*** MATERIAL PROVIDED ***

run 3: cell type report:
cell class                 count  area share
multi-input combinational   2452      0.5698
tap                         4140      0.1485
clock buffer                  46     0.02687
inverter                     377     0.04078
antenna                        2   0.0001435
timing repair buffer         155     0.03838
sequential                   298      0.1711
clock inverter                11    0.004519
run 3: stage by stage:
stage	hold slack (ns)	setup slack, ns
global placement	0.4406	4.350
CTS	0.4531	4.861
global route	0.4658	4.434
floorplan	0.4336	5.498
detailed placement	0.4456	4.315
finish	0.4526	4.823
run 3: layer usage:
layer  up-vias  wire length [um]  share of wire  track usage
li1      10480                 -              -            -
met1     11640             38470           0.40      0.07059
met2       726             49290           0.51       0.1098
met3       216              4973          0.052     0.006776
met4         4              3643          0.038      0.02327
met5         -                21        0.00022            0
[flow/run.sh]
#!/bin/bash
# the make line also repeats each setting of config.mk as NAME=value (left out here)
make -C /OpenROAD-flow-scripts/flow DESIGN_CONFIG=/design/flow/config.mk WORK_HOME=/design/flow/orfs CLKGATE_MAP_FILE= finish
[flow/config.mk]
export PLATFORM = sky130hd
export DESIGN_NAME = ALU_Top
export DESIGN_NICKNAME = ALU_Top
export VERILOG_FILES = /design/flow/design.v
export SDC_FILE = /design/flow/constraint.sdc
export NUM_CORES = 4
export LEC_CHECK = 0
export ABC_AREA = 1
export CAP_MARGIN = 0
export CELL_PAD_IN_SITES_DETAIL_PLACEMENT = 0
export CORE_ASPECT_RATIO = 0.81
export CORE_MARGIN = 2
export CORE_UTILIZATION = 72
export CTS_CLUSTER_DIAMETER = 330
export CTS_CLUSTER_SIZE = 85
export GPL_TIMING_DRIVEN = 1
export HOLD_SLACK_MARGIN = 0.3
export PLACE_DENSITY_LB_ADDON = 0.08
export SLEW_MARGIN = 20
export TNS_END_PERCENT = 50
[flow/constraint.sdc]
create_clock -name core_clock -period 85.2 [get_ports {CLK}]
set_input_delay 17.0400 -clock core_clock [delete_from_list [all_inputs] [get_ports {CLK}]]
set_output_delay 17.0400 -clock core_clock [all_outputs]
set_load 0.01 [all_outputs]
[flow/design.v]
module DECODER(
input  wire [3:2] ALU_FUN,
output reg Arith_Enable,
output reg Logic_Enable,
output reg CMP_Enable, 
output reg Shift_Enable
);
always @(*)
   begin
     Arith_Enable   = 1'b0;
	 Logic_Enable = 1'b0;
	 CMP_Enable   = 1'b0;
	 Shift_Enable = 1'b0;
     case(ALU_FUN)
	     2'b00 : Arith_Enable = 1'b1;
	     2'b01 : Logic_Enable = 1'b1;
	     2'b10 : CMP_Enable   = 1'b1;
	     2'b11 : Shift_Enable = 1'b1;
	  endcase
   end 
 endmodule
module ARITHMETIC_UNIT #(parameter width = 16 , Arith_width = width + width )(
input wire signed [width-1:0] A,
input wire signed [width-1:0] B, 
input wire [1:0] ALU_FUN,
input wire Arith_Enable,
input wire CLK,
input wire RST,
output reg signed [Arith_width-1:0] Arith_OUT,
output reg        Carry_OUT,
output reg        Arith_Flag
);
reg [Arith_width-1:0] Arith_OUT0;
reg                   Carry_OUT0;
reg                   Arith_Flag0;
always @(posedge CLK, negedge RST)
  begin 
    if(!RST)
	 begin
	    Arith_OUT <= 'b0;
		Carry_OUT <= 16'b0;
		Arith_Flag<= 1'b0;
	 end
	else
	 begin
	    Arith_OUT <= Arith_OUT0;
		if(Arith_Enable)
		  Carry_OUT <= Carry_OUT0;
		Arith_Flag<= Arith_Flag0;
	 end
  end
always @(*)
  begin
     if(Arith_Enable)
	 begin
	     Arith_Flag0 = 1'b1;
	     case(ALU_FUN)
		     2'b00 : {Carry_OUT0,Arith_OUT0} = A+B;
			 2'b01 : {Carry_OUT0,Arith_OUT0} = A-B;
			 2'b10 : {Carry_OUT0,Arith_OUT0} = A*B;
			 2'b11 : {Carry_OUT0,Arith_OUT0} = (B == 0) ? 1'sb0 : A/B;
		  endcase
	 end
	 else
	   begin
	     Arith_OUT0  = 'b0;
		 Carry_OUT0  = 1'b0;
		 Arith_Flag0 = 1'b0;
	   end
  end
endmodule
module LOGIC_UNIT #(parameter width = 16 , Logic_width = width)(
input wire  [width-1:0] A,
input wire  [width-1:0] B, 
input wire [1:0] ALU_FUN,
input wire Logic_Enable,
input wire CLK,
input wire RST,
output reg [Logic_width-1:0] Logic_OUT,
output reg         Logic_Flag
);
reg [Logic_width-1:0] Logic_OUT0; 
reg                   Logic_Flag0 ;
always @(posedge CLK, negedge RST)
  begin
    if(!RST)
	 begin
	    Logic_OUT <= 'b0;
		Logic_Flag<= 1'b0;
	 end
	else
	 begin
	  Logic_OUT <= Logic_OUT0;
		Logic_Flag<= Logic_Flag0;
	 end
  end
always @(*)
  begin
     if(Logic_Enable)
	 begin
	     Logic_Flag0 = 1'b1;
	     case(ALU_FUN)
		   2'b00 : Logic_OUT0 = A&B;
			 2'b01 : Logic_OUT0 = A|B;
			 2'b10 : Logic_OUT0 = ~(A&B);
			 2'b11 : Logic_OUT0 = ~(A|B);
		  endcase
	 end
	 else
	   begin
	     Logic_OUT0  = 'b0;
		 Logic_Flag0 = 1'b0;
	   end
  end
endmodule
module CMP_UNIT #(parameter width = 16 , CMP_width   = width )(
input wire  [width-1:0] A,
input wire  [width-1:0] B, 
input wire [1:0] ALU_FUN,
input wire CMP_Enable,
input wire CLK,
input wire RST,
output reg [CMP_width-1:0] CMP_OUT,
output reg         CMP_Flag
);
reg [CMP_width-1:0] CMP_OUT0;
reg                 CMP_Flag0 ;
reg [CMP_width-1:0] EQ ;
reg [CMP_width-1:0] GR ; 
reg [CMP_width-1:0] LW;
always @(posedge CLK , negedge RST)
  begin
    if(!RST)
	 begin
	    CMP_OUT <= 'b0;
		CMP_Flag<= 1'b0;
	 end
	else
	 begin
	    CMP_OUT <= CMP_OUT0;
		CMP_Flag<= CMP_Flag0;
	 end
  end
always @(*)
  begin
     if(A==B)
       EQ ='b1;
     else 
       EQ ='b0;
     if(A>B)
       GR ='b10;
     else 
       GR ='b0;
     if(A<B)
       LW ='b11;
     else 
       LW ='b0;
     if(CMP_Enable)
	   begin
	     CMP_Flag0 = 1'b1;
	     case(ALU_FUN)
		     2'b00 : CMP_OUT0 = 'b0;
			 2'b01 : CMP_OUT0 = EQ;
			 2'b10 : CMP_OUT0 = GR;
			 2'b11 : CMP_OUT0 = LW;
		  endcase
	   end
	 else
	   begin
	     CMP_OUT0  = 'b0;
		 CMP_Flag0 = 1'b0;
	   end
  end
endmodule
module SHIFT_UNIT #(parameter width = 16 , Shift_width = width)(
input wire  [width-1:0] A,
input wire  [width-1:0] B, 
input wire [1:0] ALU_FUN,
input wire Shift_Enable,
input wire CLK,
input wire RST,
output reg [Shift_width-1:0] Shift_OUT,
output reg         Shift_Flag
);
reg [Shift_width-1:0] Shift_OUT0;
reg                   Shift_Flag0 ;
always @(posedge CLK, negedge RST)
  begin
    if(!RST)
	 begin
	    Shift_OUT <= 'b0;
		Shift_Flag<= 1'b0;
	 end
	else
	 begin
	    Shift_OUT <= Shift_OUT0;
		Shift_Flag<= Shift_Flag0;
	 end
  end
always @(*)
  begin
     if(Shift_Enable)
	 begin
	     Shift_Flag0 = 1'b1;
	     case(ALU_FUN)
		     2'b00 : Shift_OUT0 = A>>1'b1;
			 2'b01 : Shift_OUT0 = A<<1'b1;
			 2'b10 : Shift_OUT0 = B>>1'b1;
			 2'b11 : Shift_OUT0 = B<<1'b1;
		  endcase
	 end
	 else
	   begin
	     Shift_OUT0  = 'b0;
		 Shift_Flag0 = 1'b0;
	   end
  end
endmodule
module ALU_Top #(parameter width = 16 ,
                   Arith_width = width + width ,
                   Logic_width = width,	
                   CMP_width   = width,
                   Shift_width = width)(
input wire [width-1:0] A,
input wire [width-1:0] B,
input wire CLK,
input wire RST,
input wire [3:0] ALU_FUN,
output wire [Arith_width-1:0]  Arith_OUT,
output wire                    Carry_OUT,
output wire                    Arith_Flag,
output wire [Logic_width-1:0]  Logic_OUT,  
output wire                    Logic_Flag,
output wire [CMP_width-1:0]    CMP_OUT,    
output wire                    CMP_Flag,
output wire [Shift_width-1:0]  Shift_OUT,
output wire                    Shift_Flag
);
wire Arith_Enable ,Logic_Enable , CMP_Enable , Shift_Enable;
DECODER u_decoder(
.ALU_FUN(ALU_FUN[3:2]),
.Arith_Enable(Arith_Enable),
.Logic_Enable(Logic_Enable),
.CMP_Enable(CMP_Enable),
.Shift_Enable(Shift_Enable)
);
ARITHMETIC_UNIT #(.width(width),.Arith_width(Arith_width)) u_arithmatic(
.A(A),
.B(B),
.ALU_FUN(ALU_FUN[1:0]),
.CLK(CLK),
.RST(RST),
.Arith_Enable(Arith_Enable),
.Arith_OUT(Arith_OUT),
.Carry_OUT(Carry_OUT),
.Arith_Flag(Arith_Flag)
);
LOGIC_UNIT #(.width(width),.Logic_width(Logic_width)) u_logic(
.A(A),
.B(B),
.ALU_FUN(ALU_FUN[1:0]),
.CLK(CLK),
.RST(RST),
.Logic_Enable(Logic_Enable),
.Logic_OUT(Logic_OUT),
.Logic_Flag(Logic_Flag)
);
CMP_UNIT #(.width(width),.CMP_width(CMP_width)) u_cmp(
.A(A),
.B(B),
.ALU_FUN(ALU_FUN[1:0]),
.CLK(CLK),
.RST(RST),
.CMP_Enable(CMP_Enable),
.CMP_OUT(CMP_OUT),
.CMP_Flag(CMP_Flag)
);
SHIFT_UNIT #(.width(width),.Shift_width(Shift_width)) u_shift(
.A(A),
.B(B),
.ALU_FUN(ALU_FUN[1:0]),
.CLK(CLK),
.RST(RST),
.Shift_Enable(Shift_Enable),
.Shift_OUT(Shift_OUT),
.Shift_Flag(Shift_Flag)
);
endmodule
==> impl_metrics.toml, run 1 <==
# generated from flow reports
[yosys]
ff_type = "dfrtp_1"
synth_flops = 71
edf_count = 0
synth_async_sr_flop_share = 1.000
synth-xor-area-share = 0.07830
top_cell = "nand2_1"
synthCells = 6984
logic_family = "adder cells"
yosysUniqueCellTypes = 85
simple_gate_area_frac = 0.2622
ys_chip_area_sq_um = 44850
yosysTopAreaCell = "ha_1"
ys_sh_aoi = 0.1726
top_cells_by_area = "ha_1 19%, nand2_1 15%, fa_1 12%"
fa_ha_area_frac = 0.3117
syn_avg_cell_area_sq_um = 6.422
top_area_frac = 0.1939
yosys_cells = 6984
common_cells = "1,781 x nand2_1, 1,206 x inv_1, 695 x ha_1, 620 x a21oi_1, 341 x nor2_1"
synth.area.mux_share = 0.002092
synth_area_sq_um = 44850
ys.warnings.count = 5
seq_area_frac_synth = 0.03961

[floorplan]
die_width_um = 281.3
die_y_um = 228.6
die_area_sq_um = 64320
fp_util = 0.7262
rows = 82
ios = 123
coreArea_sq_um = 61760

[outcome]
status = "aborted with a tool error"
error_line = "[ERROR GRT-0232] Routing congestion too high. Check the congestion heatmap in the GUI."
stop_stage = "global routing"

[cts]
cts_hold_buf = 0
cts_buffers = 9
cts_root_buffer = "clkbuf_16"
cts_max_path_buffers = 2
h-tree-depth = 3
clock_sinks = 71

[placement]
io_buffer_count = 108
hpwl_um = 120000
gp_congestion = 1.151

[global_routing]
grt_use_total = 0.8025
gr-total-overflow = 192
per-layer routing:
layer / GRT usage / GRT overflow
met2: 0.9394 / 106
met5: 0.4321 / 1
met4: 0.7917 / 71
met3: 0.6858 / 11
met1: 0.7975 / 3
repair_timing:
action | CTS
gates resized | 171
pin swaps | 76
gates cloned | 1
setup endpoints to repair | 33
buffers inserted | 72
metrics by stage:
stage / setup WS [ns] / std cells / cell area, sq um / utilization
4_1_cts: 0.007716 / 8368 / 50730 / 0.8213
3_5_place_dp: -4.356 / 8280 / 49270 / 0.7978
3_3_place_gp: -0.7497 / 8280 / 49270 / 0.7978
2_1_floorplan: 0.04108 / 7166 / 45560 / -
==> run 2, diff against run 1 <==
CAP_MARGIN = 20   (was 0)
CELL_PAD_IN_SITES_DETAIL_PLACEMENT = unset   (was 0)
CORE_ASPECT_RATIO = unset   (was 0.81)
CTS_CLUSTER_DIAMETER = unset   (was 330)
CTS_CLUSTER_SIZE = 13   (was 85)
GPL_TIMING_DRIVEN = unset   (was 1)
HOLD_SLACK_MARGIN = unset   (was 0.3)
PLACE_DENSITY_LB_ADDON = unset   (was 0.08)
TNS_END_PERCENT = unset   (was 50)
clock period = 41.7 ns   (was 85.2 ns; I/O delays follow)
==> impl_metrics.toml, run 2 <==
# generated from flow reports
[yosys]
synth.area.mux_share = 0.002092
yosys_cells = 6984
top_cells_by_area = "ha_1 19%, nand2_1 15%, fa_1 12%"
ff_type = "dfrtp_1"
ys_chip_area_sq_um = 44850
synth_flops = 71
common_cells = "1,781 x nand2_1, 1,206 x inv_1, 695 x ha_1, 620 x a21oi_1, 341 x nor2_1"
syn_avg_cell_area_sq_um = 6.422
seq_area_frac_synth = 0.03961
synthCells = 6984
ys.warnings.count = 5
ys_sh_aoi = 0.1726
yosysUniqueCellTypes = 85
synth_area_sq_um = 44850
edf_count = 0
synth-xor-area-share = 0.07830
fa_ha_area_frac = 0.3117
simple_gate_area_frac = 0.2622
top_cell = "nand2_1"
logic_family = "adder cells"
top_area_frac = 0.1939
synth_async_sr_flop_share = 1.000
yosysTopAreaCell = "ha_1"

[floorplan]
fp_util = 0.7282
die_y_um = 253.6
die_area_sq_um = 64310
ios = 123
rows = 91
coreArea_sq_um = 61600
die_width_um = 253.6

[outcome]
error_line = "[ERROR DPL-0038] Utilization greater than 100%, impossible to legalize"
status = "aborted with a tool error"
stop_stage = "detailed placement"

[placement]
gp_congestion = 1.128
io_buffer_count = 108
-- run 2: per-stage QoR --
stage / area (sq um) / setup slack (ns) / hold slack (ns) / TNS (ns)
global placement: 61980 / -31.76 / 0.5318 / -1024.51
floorplan: 47240 / -30.47 / 0.5157 / -982.88
==> run 3, diff against run 2 <==
ABC_AREA = unset   (was 1)
CORE_UTILIZATION = 64   (was 72)
CTS_CLUSTER_SIZE = unset   (was 13)
clock period = 57.1 ns   (was 41.7 ns; I/O delays follow)
==> impl_metrics.toml, run 3 <==
# generated from flow reports
[outcome]
status = "aborted with a tool error"
stop_stage = "clock tree synthesis"
error_line = "[ERROR DPL-0033] detailed placement checks failed during check placement."

[yosys]
yosys_cells = 6281
ys_sh_aoi = 0.2718
logic_family = "adder cells"
ys.warnings.count = 5
simple_gate_area_frac = 0.2098
synth_async_sr_flop_share = 1.000
synth-xor-area-share = 0.08819
fa_ha_area_frac = 0.3015
synth.area.mux_share = 0.02973
top_cell = "ha_1"
ff_type = "dfrtp_1"
top_area_frac = 0.1875
syn_avg_cell_area_sq_um = 7.384
ys_chip_area_sq_um = 46380
top_cells_by_area = "ha_1 19%, fa_1 11%, xnor2_1 5.8%"
synthCells = 6281
synth_area_sq_um = 46380
edf_count = 0
yosysUniqueCellTypes = 113
seq_area_frac_synth = 0.03831
yosysTopAreaCell = "ha_1"
synth_flops = 71
common_cells = "695 x ha_1, 629 x nand2_1, 591 x nor2_1, 486 x inv_1, 470 x a21oi_1"

[floorplan]
die_area_sq_um = 74630
rows = 98
die_width_um = 273.2
die_y_um = 273.2
coreArea_sq_um = 71610
fp_util = 0.6476
ios = 123

[placement]
io_buffer_count = 108
hpwl_um = 184000
gp_congestion = 1.136
placed_cells = 9452
## run 3: per-stage QoR
| stage | util | setup TNS [ns] | cell area [sq um] | worst slack [ns] |
|---|---|---|---|---|
| after global placement | 0.9262 | -610.38 | 66330 | -18.95 |
| after floorplan | - | -494.94 | 49380 | -15.40 |
| after detailed placement | 0.9263 | -713.05 | 66330 | -22.09 |
==> run 4, diff against run 3 <==
ABC_AREA = 1   (was unset)
CORE_UTILIZATION = 71   (was 64)
CTS_CLUSTER_DIAMETER = 246   (was unset)
CTS_CLUSTER_SIZE = 47   (was unset)
MAX_ROUTING_LAYER = met4   (was unset)
TNS_END_PERCENT = 5   (was unset)
clock period = 80.6 ns   (was 57.1 ns; I/O delays follow)
==> impl_metrics.toml, run 4 <==
# generated from flow reports
[yosys]
yosys_cells = 6984
ys_sh_aoi = 0.1726
synth_area_sq_um = 44850
fa_ha_area_frac = 0.3117
ys_chip_area_sq_um = 44850
syn_avg_cell_area_sq_um = 6.422
top_area_frac = 0.1939
synthCells = 6984
simple_gate_area_frac = 0.2622
synth-xor-area-share = 0.07830
ys.warnings.count = 5
yosysUniqueCellTypes = 85
synth.area.mux_share = 0.002092
logic_family = "adder cells"
synth_async_sr_flop_share = 1.000
seq_area_frac_synth = 0.03961
top_cells_by_area = "ha_1 19%, nand2_1 15%, fa_1 12%"
common_cells = "1,781 x nand2_1, 1,206 x inv_1, 695 x ha_1, 620 x a21oi_1, 341 x nor2_1"
yosysTopAreaCell = "ha_1"
top_cell = "nand2_1"
edf_count = 0
ff_type = "dfrtp_1"
synth_flops = 71

[placement]
dpl_cell_area_sq_um = 60400
hpwl_um = 164300
pre_cts_ws_ns = -10.75
io_buffer_count = 108
gp_congestion = 1.108
placed_cells = 9682

[floorplan]
rows = 92
coreArea_sq_um = 62740
fp_util = 0.7150
die_y_um = 255.3
die_width_um = 255.3
die_area_sq_um = 65200
ios = 123

[outcome]
status = "aborted with a tool error"
error_line = "[ERROR DPL-0038] Utilization greater than 100%, impossible to legalize"
stop_stage = "clock tree synthesis"
==> run 5, diff against run 4 <==
ABC_AREA = unset   (was 1)
CORE_UTILIZATION = 58   (was 71)
CTS_CLUSTER_DIAMETER = unset   (was 246)
CTS_CLUSTER_SIZE = unset   (was 47)
HOLD_SLACK_MARGIN = 0.29   (was unset)
MAX_ROUTING_LAYER = unset   (was met4)
TNS_END_PERCENT = unset   (was 5)
clock period = 84.9 ns   (was 80.6 ns; I/O delays follow)
==> impl_metrics.toml, run 5 <==
# physical design summary
[outcome]
status = "no timing/DRC/antenna violations"

[job]
warning_count = 62
drv_cap = 0

[yosys]
top_cells_by_area = "ha_1 19%, fa_1 11%, xnor2_1 5.8%"
logic_family = "adder cells"
ys_chip_area_sq_um = 46380
synth.area.mux_share = 0.02973
simple_gate_area_frac = 0.2098
synth_async_sr_flop_share = 1.000
common_cells = "695 x ha_1, 629 x nand2_1, 591 x nor2_1, 486 x inv_1, 470 x a21oi_1"
synth_flops = 71
syn_avg_cell_area_sq_um = 7.384
yosys_cells = 6281
fa_ha_area_frac = 0.3015
top_area_frac = 0.1875
ys_sh_aoi = 0.2718
edf_count = 0
ff_type = "dfrtp_1"
yosysUniqueCellTypes = 113
ys.warnings.count = 5
synth-xor-area-share = 0.08819
yosysTopAreaCell = "ha_1"
synth_area_sq_um = 46380
top_cell = "ha_1"
seq_area_frac_synth = 0.03831
synthCells = 6281

[critical_path]
path_class = "input pin to register"
crit_top_cell = "ha_1"
crit_slowest_cell = "or4_1"
crit_family = "AND-OR/OR-AND gates"
rr_endpoint = "u_arithmatic.Carry_OUT$_DFFE_PN0P_"
r2r-start = "u_arithmatic.Carry_OUT$_DFFE_PN0P_"
required_ns = 85.12
crit_path_end = "u_arithmatic.Arith_OUT[22]$_DFF_PN0_"
r2r_cells = 2
crit_path_max_fanout = 22
cp-end-kind = "register"
cp-start-kind = "input pin"
critPathLaunch = "B[3]"
worst-path-buf-inv = 44
cp.depth = 320
arrival_ns = 83.12
rrSetupSlack_ns = 84.08
worst_path_largest_cell_delay_ns = 0.56

[cts]
insertion_delay_ns = 0.36
path_clk_slew_ns = 0.07
clock_sinks = 71
h-tree-depth = 3
cts_hold_buf = 0
cts_buffers = 9
cts_root_buffer = "clkbuf_16"
cts_max_path_buffers = 2
cts_tree = "yes"

[final_layout]
finalCoreUtilization = 0.7114
fin_nets = 7996
area_growth_pct = 21.38
regArea_sq_um = 1777
combGateArea_sq_um = 44770
instances_no_fill = 8056
final.fill_count = 6661

[placement]
gp_congestion = 1.062
hpwl_um = 147800
io_buffer_count = 108
placed_cells = 7932
pre_cts_ws_ns = -3.846

[global_routing]
antenna_found_initial = 4
grt_pass1_wl_um = 283300
gr-usage-met1 = 0.5693
gr-total-overflow = 0
busiest_layer = "met2"
grt_use_total = 0.4361
grtUsageMet2 = 0.6971
grt_pass1_vias = 49930
met3_usage = 0.06913
grt_start_max_net_pins = 72

[floorplan]
die_width_um = 286.8
fp_util = 0.5861
coreArea_sq_um = 79130
rows = 103
die_area_sq_um = 82240
die_y_um = 286.8
ios = 123

[routing]
viasPerCell = 6.533
postRouteAntennaNets = 0
drtIter0Drc = 5709
drt_pre_antenna_iters = 6
num_vias = 52627
wl_per_cell_um = 23.34
totalWireLength_um = 188000
drc = 0

[sta]
finalClockPeriodUsage = 0.9765
clock-skew-final_ns = 0
worst_slew_pin_slew_ns = 1.140
hold_viol = 0
finalSetupViolCount = 0
slew_headroom = 0.2331
finalCriticalPeriod_ns = 82.91
layout_setup_ws_ns = 1.993
hold_slack_ns = 0.7248
max_freq_ghz = 0.01206
slew_viol_final = 0

[min_path]
worstHoldStart = "u_arithmatic.Carry_OUT$_DFFE_PN0P_"
hold_class = "register to register"
hold_end = "u_arithmatic.Carry_OUT$_DFFE_PN0P_"
min_path_cells = 2
-- run 5: area by class of cell --
type,instances,share of cell area
tap,1050,0.02334
multi-input combinational,5668,0.7953
clock buffer,10,0.004245
sequential,71,0.03156
clock inverter,6,0.001222
inverter,497,0.03314
timing repair buffer,752,0.1111
antenna,2,0.00008890
-- run 5: timing repair --
action                                  CTS  global route
pin swaps                                20           112
gates cloned                              0             5
buffers inserted                         13            88
resized                                 101           422
endpoints found under the setup margin   33            33
-- run 5: stage by stage --
step	cell area, sq um	TNS (ns)
4_1_cts	53720	0
3_5_place_dp	52880	-101.97
5_1_grt	56290	-7.213
2_1_floorplan	47210	0
3_3_place_gp	52880	-72.59
6_report	56290	0
-- run 5: per-layer routing --
layer  up-vias  part of all wire
met5         -           0.00012
met4         4             0.064
met3       751              0.11
met2      3149              0.44
met1     24811              0.39
li1      23912                 -
==> run 6, diff against run 5 <==
CAP_MARGIN = 25   (was 20)
CELL_PAD_IN_SITES_DETAIL_PLACEMENT = 0   (was unset)
CORE_ASPECT_RATIO = 0.81   (was unset)
CORE_UTILIZATION = 56   (was 58)
GPL_TIMING_DRIVEN = 1   (was unset)
HOLD_SLACK_MARGIN = unset   (was 0.29)
PLACE_DENSITY_LB_ADDON = 0.08   (was unset)
TNS_END_PERCENT = 50   (was unset)
clock period = 99.9 ns   (was 84.9 ns; I/O delays follow)
==> impl_metrics.toml, run 6 <==
# physical design summary
[min_path]
hold_class = "register to register"
hold_end = "u_arithmatic.Carry_OUT$_DFFE_PN0P_"
worstHoldStart = "u_arithmatic.Carry_OUT$_DFFE_PN0P_"
min_path_cells = 2

[sta]
finalSetupTns_ns = 0
finalCriticalPeriod_ns = 96.59
hold_viol = 0
worst_slew_pin_slew_ns = 1.013
finalSetupViolCount = 0
layout_setup_ws_ns = 3.308
slew_headroom = 0.3249
clock-skew-final_ns = 0
max_freq_ghz = 0.01035
finalClockPeriodUsage = 0.9669
slew_viol_final = 0

[global_routing]
gr-total-overflow = 0
grt_pass1_wl_um = 281600
antenna_found_initial = 2
grt_use_total = 0.4242
met3_usage = 0.1103
grt_start_max_net_pins = 72
grt_pass1_vias = 46914
grtUsageMet2 = 0.6028
busiest_layer = "met1"
gr-usage-met1 = 0.6175

[critical_path]
required_ns = 100.11
rrSetupSlack_ns = 99.09
path_class = "input pin to register"
critPathLaunch = "B[0]"
crit_path_end = "u_arithmatic.Arith_OUT[22]$_DFF_PN0_"
cp.depth = 317
cp-end-kind = "register"
crit_slowest_cell = "a2111oi_4"
r2r-start = "u_arithmatic.Carry_OUT$_DFFE_PN0P_"
crit_top_cell = "ha_1"
r2r_cells = 2
cp-start-kind = "input pin"
worst_path_largest_cell_delay_ns = 0.60
rr_endpoint = "u_arithmatic.Carry_OUT$_DFFE_PN0P_"
crit_path_max_fanout = 25
arrival_ns = 96.80
crit_family = "AND-OR/OR-AND gates"
worst-path-buf-inv = 28

[placement]
gp_congestion = 1.056
pre_cts_ws_ns = -0.8962
io_buffer_count = 108
hpwl_um = 149000
placed_cells = 7653

[yosys]
ff_type = "dfrtp_1"
logic_family = "adder cells"
common_cells = "695 x ha_1, 629 x nand2_1, 591 x nor2_1, 486 x inv_1, 470 x a21oi_1"
top_area_frac = 0.1875
ys.warnings.count = 5
ys_sh_aoi = 0.2718
synth_flops = 71
synthCells = 6281
synth-xor-area-share = 0.08819
top_cells_by_area = "ha_1 19%, fa_1 11%, xnor2_1 5.8%"
yosysUniqueCellTypes = 113
syn_avg_cell_area_sq_um = 7.384
synth.area.mux_share = 0.02973
seq_area_frac_synth = 0.03831
yosys_cells = 6281
simple_gate_area_frac = 0.2098
yosysTopAreaCell = "ha_1"
fa_ha_area_frac = 0.3015
ys_chip_area_sq_um = 46380
synth_async_sr_flop_share = 1.000
synth_area_sq_um = 46380
edf_count = 0
top_cell = "ha_1"

[floorplan]
coreArea_sq_um = 81620
die_area_sq_um = 85150
die_width_um = 323.8
die_y_um = 263
fp_util = 0.5682
ios = 123
rows = 94

[final_layout]
final.fill_count = 7643
instances_no_fill = 7679
area_growth_pct = 10.15
fin_nets = 7565
finalCoreUtilization = 0.6259

[cts]
clock_sinks = 71
path_clk_slew_ns = 0.07
cts_buffers = 9
cts_tree = "yes"
cts_max_path_buffers = 2
insertion_delay_ns = 0.37
cts_root_buffer = "clkbuf_16"
h-tree-depth = 3

[job]
drv_cap = 0
warning_count = 60

[routing]
drtIter0Drc = 6052
drc = 0
viasPerCell = 6.605
postRouteAntennaNets = 0
drt_pre_antenna_iters = 8
wl_per_cell_um = 24.33
num_vias = 50717
totalWireLength_um = 186800

[outcome]
status = "no timing/DRC/antenna violations"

***

Write only the number of lines in the entries that contain the word "against".

5